Testing Iran’s nuclear intentions: A grand bargain with the Great Satan?

Series Title
Series Details No.8417, 12.3.05
Publication Date 12/03/2005
ISSN 0013-0613
Content Type ,

Diplomacy needs help, not just from America, but from Russia, China and Japan too

ON THE principle that it is better to negotiate hopefully than to arrive prematurely at a dangerous impasse, Britain, France and Germany are relieved that President George Bush has now lent his support to their efforts to talk Iran out of its troubling nuclear technologies for enriching uranium and reprocessing plutonium. These would give Iran the capacity - though it denies the intent - to build a bomb. America's shift boosts the Europeans' negotiating power, so helping to keep their struggling talks with Iran going, and closes a transatlantic rift that Iran had sought to exploit by playing injured party to a hostile America. It also returns the spotlight to where it ought to be, on Iran's egregious violations of nuclear safeguards. Yet for diplomacy to resolve the nuclear issue, America and Iran will both need to rethink their parts. And others, including Russia, China and Japan, have a role to play too.

If the Europeans cannot induce Iran voluntarily to give up its suspect technologies - it has already brushed aside their proffered support for a bid to join the World Trade Organisation, help with less dangerous nuclear technologies and other inducements, and was this week threatening to call off further talks - should America try? There has long been hopeful talk of a “grand bargain” that would end the frost-bitten hostility between Iran's “Great Satan” and what is in many ways the most problematic of America's “outposts of tryanny”.

Certainly America has a lot to offer Iran, not least because its trade sanctions have for years not just hampered bilateral trade, they have also dampened investment by western firms, particularly in Iran's oil and gas industries. But relations have not just fallen foul of Iran's suspect nuclear ambitions. Iran has long drawn America's ire by supporting armed groups hostile to Israel (whose right to exist it denies) and opposing the Middle East peace process. America bristles, too, at the clerical regime's anti-democratic ways.

But what if Iran were to signal its readiness to give up the nuclear technologies it spent 18 years deceiving international inspectors to acquire? Would Mr Bush still refuse any dealings with the place? He has an even lower regard for North Korea's regime, yet, nose firmly held, America is attempting to negotiate with it under a six-party diplomatic umbrella. Some on his team would rather wait until the two-thirds of Iranians under 30 turn the mullahs out of power - standing ready, meanwhile, to help them do so. But Iran's democratic development lags far behind its nuclear development. If America is to play a more central role in the nuclear diplomacy, it will have to steel itself to deal with the regime Iran has.

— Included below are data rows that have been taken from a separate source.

What follows belongs to an exercise in optimizing a design on an open flow for small area, a short achievable clock period and few clock cycles per item; a production flow would make more cautious choices. In this exercise RTL edits were held to simulation tests only and were not proved equivalent to the original. Power and IR drop assume default switching activity.

==> design.v <==
package mesh_pkg;
    localparam int WORD_WIDTH = 16;
    localparam int HOP_WIDTH = 4;
    typedef logic [WORD_WIDTH-1:0] word_t;
    typedef logic [HOP_WIDTH-1:0]  hop_t;
    typedef struct packed {
        word_t data;
        hop_t  hops;
    } flit_t;
    localparam logic [1:0] OP_PASS = 2'd0;
    localparam logic [1:0] OP_ADD  = 2'd1;
    localparam logic [1:0] OP_XOR  = 2'd2;
    typedef struct packed {
        logic [1:0] op;
        word_t      operand;
    } node_cfg_t;
endpackage
module mesh_pipe (
    input  logic        add,
    input  logic [15:0] m,
    input  logic [15:0] x,
    output logic [15:0] y
);
    assign y = add ? x + m : x ^ m;
endmodule
module mesh_hop (
    input  logic        clock,
    input  logic        rst,
    input  logic        add0,
    input  logic [15:0] m0,
    input  logic        add1,
    input  logic [15:0] m1,
    input  logic        add2,
    input  logic [15:0] m2,
    input  logic        add3,
    input  logic [15:0] m3,
    input  logic        in_valid,
    input  logic [15:0] in_data,
    output logic        in_credit,
    output logic        out_valid,
    output logic [15:0] out_data,
    input  logic        out_credit
);
    logic        in_v;
    logic [15:0] in_d;
    logic [15:0] w;
    logic [15:0] q [4];
    logic [3:0]  qv;
    logic [3:0]  sink_cnt;    
    logic        pop;
    logic [15:0] a_in, b_in, c_in;
    logic        a_v, b_v, c_v;
    logic [15:0] a_d, b_d, c_d;
    logic        credit_q;
    mesh_pipe u_op0 (.add(add0), .m(m0), .x(in_data), .y(w));
    always_ff @(posedge clock) begin
        in_d <= w;
        if (rst) begin
            in_v <= 1'b0;
        end else begin
            in_v <= in_valid;
        end
    end
    assign pop = qv[0] && (sink_cnt[0] || out_credit);
    always_ff @(posedge clock) begin
        if (rst) begin
            qv       <= '0;
            sink_cnt <= 4'b1111;
            credit_q <= 1'b0;
        end else begin
            case ({in_v, pop})
                2'b10:   qv <= {qv[2:0], 1'b1};
                2'b01:   qv <= {1'b0, qv[3:1]};
                default: qv <= qv;
            endcase
            case ({out_credit, pop})
                2'b10:   sink_cnt <= {sink_cnt[2:0], 1'b1};
                2'b01:   sink_cnt <= {1'b0, sink_cnt[3:1]};
                default: sink_cnt <= sink_cnt;
            endcase
            credit_q <= pop;
        end
    end
    always_ff @(posedge clock) begin
        for (int i = 0; i < 4; i++) begin
            if (pop) begin
                if (in_v && (i == 3 ? qv[3] : (qv[i] && !qv[i+1]))) begin
                    q[i] <= in_d;
                end else if (i < 3) begin
                    q[i] <= q[(i < 3) ? i + 1 : i];
                end
            end else if (in_v && !qv[i] && (i == 0 || qv[(i > 0) ? i - 1 : 0])) begin
                q[i] <= in_d;
            end
        end
    end
    mesh_pipe u_op1 (.add(add1), .m(m1), .x(q[0]), .y(a_in));
    mesh_pipe u_op2 (.add(add2), .m(m2), .x(a_d),  .y(b_in));
    mesh_pipe u_op3 (.add(add3), .m(m3), .x(b_d),  .y(c_in));
    always_ff @(posedge clock) begin
        a_d <= a_in;
        b_d <= b_in;
        c_d <= c_in;
        if (rst) begin
            a_v <= 1'b0;
            b_v <= 1'b0;
            c_v <= 1'b0;
        end else begin
            a_v <= pop;
            b_v <= a_v;
            c_v <= b_v;
        end
    end
    assign out_valid = c_v;
    assign out_data  = c_d;
    assign in_credit = credit_q;
endmodule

That is all the harder, given the tangle of issues in dispute. And on the nuclear issue, Mr Bush is still mulling his diplomatic options. One thing he could usefully do is make clear the ways in which relations might improve with Iran if the nuclear issue could be satisfactorily dealt with.

But there's the rub. For any bargain to be reached, however grand or modest, Iran would have to do what it has so far refused: provide the “objective guarantees” the Europeans and others have asked for it to show that its nuclear intentions are peaceful. After all the lies of the past, the Europeans are right to argue that the only guarantee anyone could have confidence in would be an end to all enrichment and reprocessing.

Yet a strident Iran insists it will “never” give up such technologies. Though it agreed with the Europeans to suspend all enrichment and reprocessing work while talks continue, it has repeatedly demanded that it be allowed to continue “research” using 20 uranium-producing centrifuges that inspectors did not seal, has carried on tinkering with bits of the machinery and, despite a request to desist from the International Atomic Energy Agency, the UN's nuclear guardian, has continued construction of a nuclear reactor that is pretty useless for generating electricity, but would be ideally suited for making plutonium for bombs. It has even talked of pulling out of the Nuclear Non-Proliferation Treaty and its safeguards.

Give diplomacy a chance

Perhaps, argue the hopefuls, Iran is awaiting a diplomatic offer that it would find harder to refuse. America's more active involvement in the diplomacy could thus help test Iran's real intentions. But what if, as others worry, Iran is determined to do exactly what it says: carry on enriching and reprocessing potentially bomb-usable nuclear materials, come what may?

The Europeans have told Iran that, if it does that, they will support America in taking its nuclear breaches to the UN Security Council. But Iran just shrugs, assuming it can keep playing its critics off against each other, while counting on Russia and China to veto any UN sanctions. Which is why the diplomacy needs all the backing it can get.

Russia is Iran's chief nuclear partner; China and Japan are contemplating big investments in its oil and gas industries. None wants to see a potentially nuclear-armed Iran or the instability that would bring. If all three were to deliver the same uncompromising message to Iran - give up enrichment and reprocessing or expect sanctions to follow - the costs of continuing might suddenly seem truly prohibitive.

Editorial argues that diplomatic negotiations with Iran over its nuclear intentions needs help, not just from America, but from Russia, China and Japan too.